- PROBLEM TO WORK ON:
Give the number of lines in the data below that contain "worst", with no other words.
___ EXERCISE DATA
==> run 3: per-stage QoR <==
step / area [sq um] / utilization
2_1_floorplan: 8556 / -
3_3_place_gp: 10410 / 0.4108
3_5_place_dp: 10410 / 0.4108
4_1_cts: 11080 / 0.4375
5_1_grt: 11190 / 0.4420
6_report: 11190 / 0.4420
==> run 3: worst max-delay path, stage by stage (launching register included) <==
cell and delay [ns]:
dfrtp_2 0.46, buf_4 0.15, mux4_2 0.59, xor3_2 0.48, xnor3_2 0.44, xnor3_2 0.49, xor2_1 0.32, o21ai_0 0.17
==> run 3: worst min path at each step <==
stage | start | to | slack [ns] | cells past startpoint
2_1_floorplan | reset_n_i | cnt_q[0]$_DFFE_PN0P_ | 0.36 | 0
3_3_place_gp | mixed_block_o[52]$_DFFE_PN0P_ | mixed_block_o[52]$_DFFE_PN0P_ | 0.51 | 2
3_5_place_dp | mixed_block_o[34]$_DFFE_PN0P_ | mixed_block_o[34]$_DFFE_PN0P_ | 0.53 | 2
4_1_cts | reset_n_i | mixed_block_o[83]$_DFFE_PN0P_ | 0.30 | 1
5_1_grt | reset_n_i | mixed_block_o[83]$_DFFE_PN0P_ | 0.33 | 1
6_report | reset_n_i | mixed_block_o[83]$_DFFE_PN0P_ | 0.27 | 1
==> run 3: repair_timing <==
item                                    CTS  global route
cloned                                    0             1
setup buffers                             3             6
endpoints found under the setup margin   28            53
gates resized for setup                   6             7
<file path="src/rtl/demux_rr_scheduler.sv">
// -----------------------------------------------------------------------------
// demux_rr_scheduler
//
// Purpose
//   Takes one word at a time from a single source and hands it to one of
//   eight destinations. The destination is picked by round robin over the
//   destinations that are ready. A word is granted when it is accepted, and
//   it is then held (Data_Out / Select_Out) until that destination takes it.
//   Data_Out is shared by all eight destinations. Select_Out drives an
//   external 1:8 demux select.
//
// Handshake semantics
//   Source side: a word moves when Data_Valid_In & Data_Ready_Out in the
//   same cycle. Data_Ready_Out depends combinationally on Enable_In and
//   Dest_Ready_In, so the source must not make Data_Valid_In depend on
//   Data_Ready_Out.
//   Destination side: a word moves when Dest_Valid_Out[n] & Dest_Ready_In[n]
//   in the same cycle. Once Dest_Valid_Out[n] is raised it stays raised, with
//   Data_Out and Select_Out unchanged, until destination n takes the word.
//   There is no re-arbitration while a word is held.
//
// Ports
//   Clock_In            rising-edge clock
//   Reset_In            asynchronous, active-low reset
//   Enable_In           allows new words to be accepted (held words still drain)
//   Data_In             source payload
//   Data_Valid_In       source has a word on Data_In
//   Data_Ready_Out      block accepts the source word this cycle
//   Dest_Ready_In[7:0]  destination n can take a word
//   Dest_Valid_Out[7:0] one-hot (or zero): word offered to destination n
//   Data_Out            held payload
//   Select_Out[2:0]     index of the granted destination
//   Transfer_Count_Out  completed destination transfers (wraps at 16 bits)
//   State_Out           debug: 0 = IDLE, 1 = SEND
// -----------------------------------------------------------------------------
module demux_rr_scheduler #(
  parameter int DATA_WIDTH = 8
) (
  input  logic                  Clock_In,
  input  logic                  Reset_In,
  input  logic                  Enable_In,
  input  logic [DATA_WIDTH-1:0] Data_In,
  input  logic                  Data_Valid_In,
  output logic                  Data_Ready_Out,
  input  logic [7:0]            Dest_Ready_In,
  output logic [7:0]            Dest_Valid_Out,
  output logic [DATA_WIDTH-1:0] Data_Out,
  output logic [2:0]            Select_Out,
  output logic [15:0]           Transfer_Count_Out,
  output logic                  State_Out
);

  typedef enum logic {
    IDLE = 1'b0,
    SEND = 1'b1
  } state_t;

  state_t                  state;
  state_t                  state_next;
  logic [2:0]              last_grant;
  logic [DATA_WIDTH-1:0]   data_q;
  logic [2:0]              select_q;
  logic [15:0]             count_q;

  logic                    complete;
  logic                    accept;
  logic                    data_ready;
  logic                    any_dest_ready;
  logic [2:0]              search_start;
  logic [2:0]              grant;

  // ---------------------------------------------------------------------------
  // Handshake terms
  // ---------------------------------------------------------------------------
  assign any_dest_ready = |Dest_Ready_In;
  assign complete       = (state == SEND) & Dest_Ready_In[select_q];

  // A new word is accepted from IDLE, or in the same cycle the held word
  // leaves. This gives one word per cycle while destinations keep up.
  assign data_ready = Enable_In & any_dest_ready & ((state == IDLE) | complete);
  assign accept     = Data_Valid_In & data_ready;

  // ---------------------------------------------------------------------------
  // Round-robin grant
  // If the held word leaves this cycle, last_grant is only updated at the
  // clock edge, so the search starts from the outgoing select instead. When
  // that destination is the only one ready, the search wraps back to it.
  // ---------------------------------------------------------------------------
  assign search_start = (complete ? select_q : last_grant) + 3'd1;

  always_comb begin
    logic [2:0] idx;
    logic       found;
    grant = search_start;
    found = 1'b0;
    idx   = search_start;
    for (int i = 0; i < 8; i++) begin
      idx = search_start + 3'(i);
      if (!found && Dest_Ready_In[idx]) begin
        grant = idx;
        found = 1'b1;
      end
    end
  end

  // ---------------------------------------------------------------------------
  // FSM
  // ---------------------------------------------------------------------------
  always_ff @(posedge Clock_In or negedge Reset_In) begin
    if (!Reset_In) begin
      state <= IDLE;
    end else begin
      state <= state_next;
    end
  end

  always_comb begin
    state_next = state;
    case (state)
      IDLE: begin
        if (accept) begin
          state_next = SEND;
        end
      end
      SEND: begin
        if (accept) begin
          state_next = SEND;
        end else if (complete) begin
          state_next = IDLE;
        end
      end
      default: state_next = IDLE;
    endcase
  end

  // ---------------------------------------------------------------------------
  // Datapath registers
  // ---------------------------------------------------------------------------
  always_ff @(posedge Clock_In or negedge Reset_In) begin
    if (!Reset_In) begin
      data_q   <= '0;
      select_q <= 3'd0;
    end else if (accept) begin
      data_q   <= Data_In;
      select_q <= grant;
    end
  end

  // Reset value 7 makes the first search after reset start at destination 0.
  always_ff @(posedge Clock_In or negedge Reset_In) begin
    if (!Reset_In) begin
      last_grant <= 3'd7;
    end else if (complete) begin
      last_grant <= select_q;
    end
  end

  always_ff @(posedge Clock_In or negedge Reset_In) begin
    if (!Reset_In) begin
      count_q <= 16'd0;
    end else if (complete) begin
      count_q <= count_q + 16'd1;
    end
  end

  // ---------------------------------------------------------------------------
  // Outputs
  // Dest_Valid_Out is decoded from registered state only, so it drops to zero
  // as soon as reset is asserted.
  // ---------------------------------------------------------------------------
  always_comb begin
    Dest_Valid_Out = 8'd0;
    if (state == SEND) begin
      Dest_Valid_Out[select_q] = 1'b1;
    end
  end

  assign Data_Ready_Out     = data_ready;
  assign Data_Out           = data_q;
  assign Select_Out         = select_q;
  assign Transfer_Count_Out = count_q;
  assign State_Out          = state;

endmodule

</file>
______
- ANSWER SPACE:
2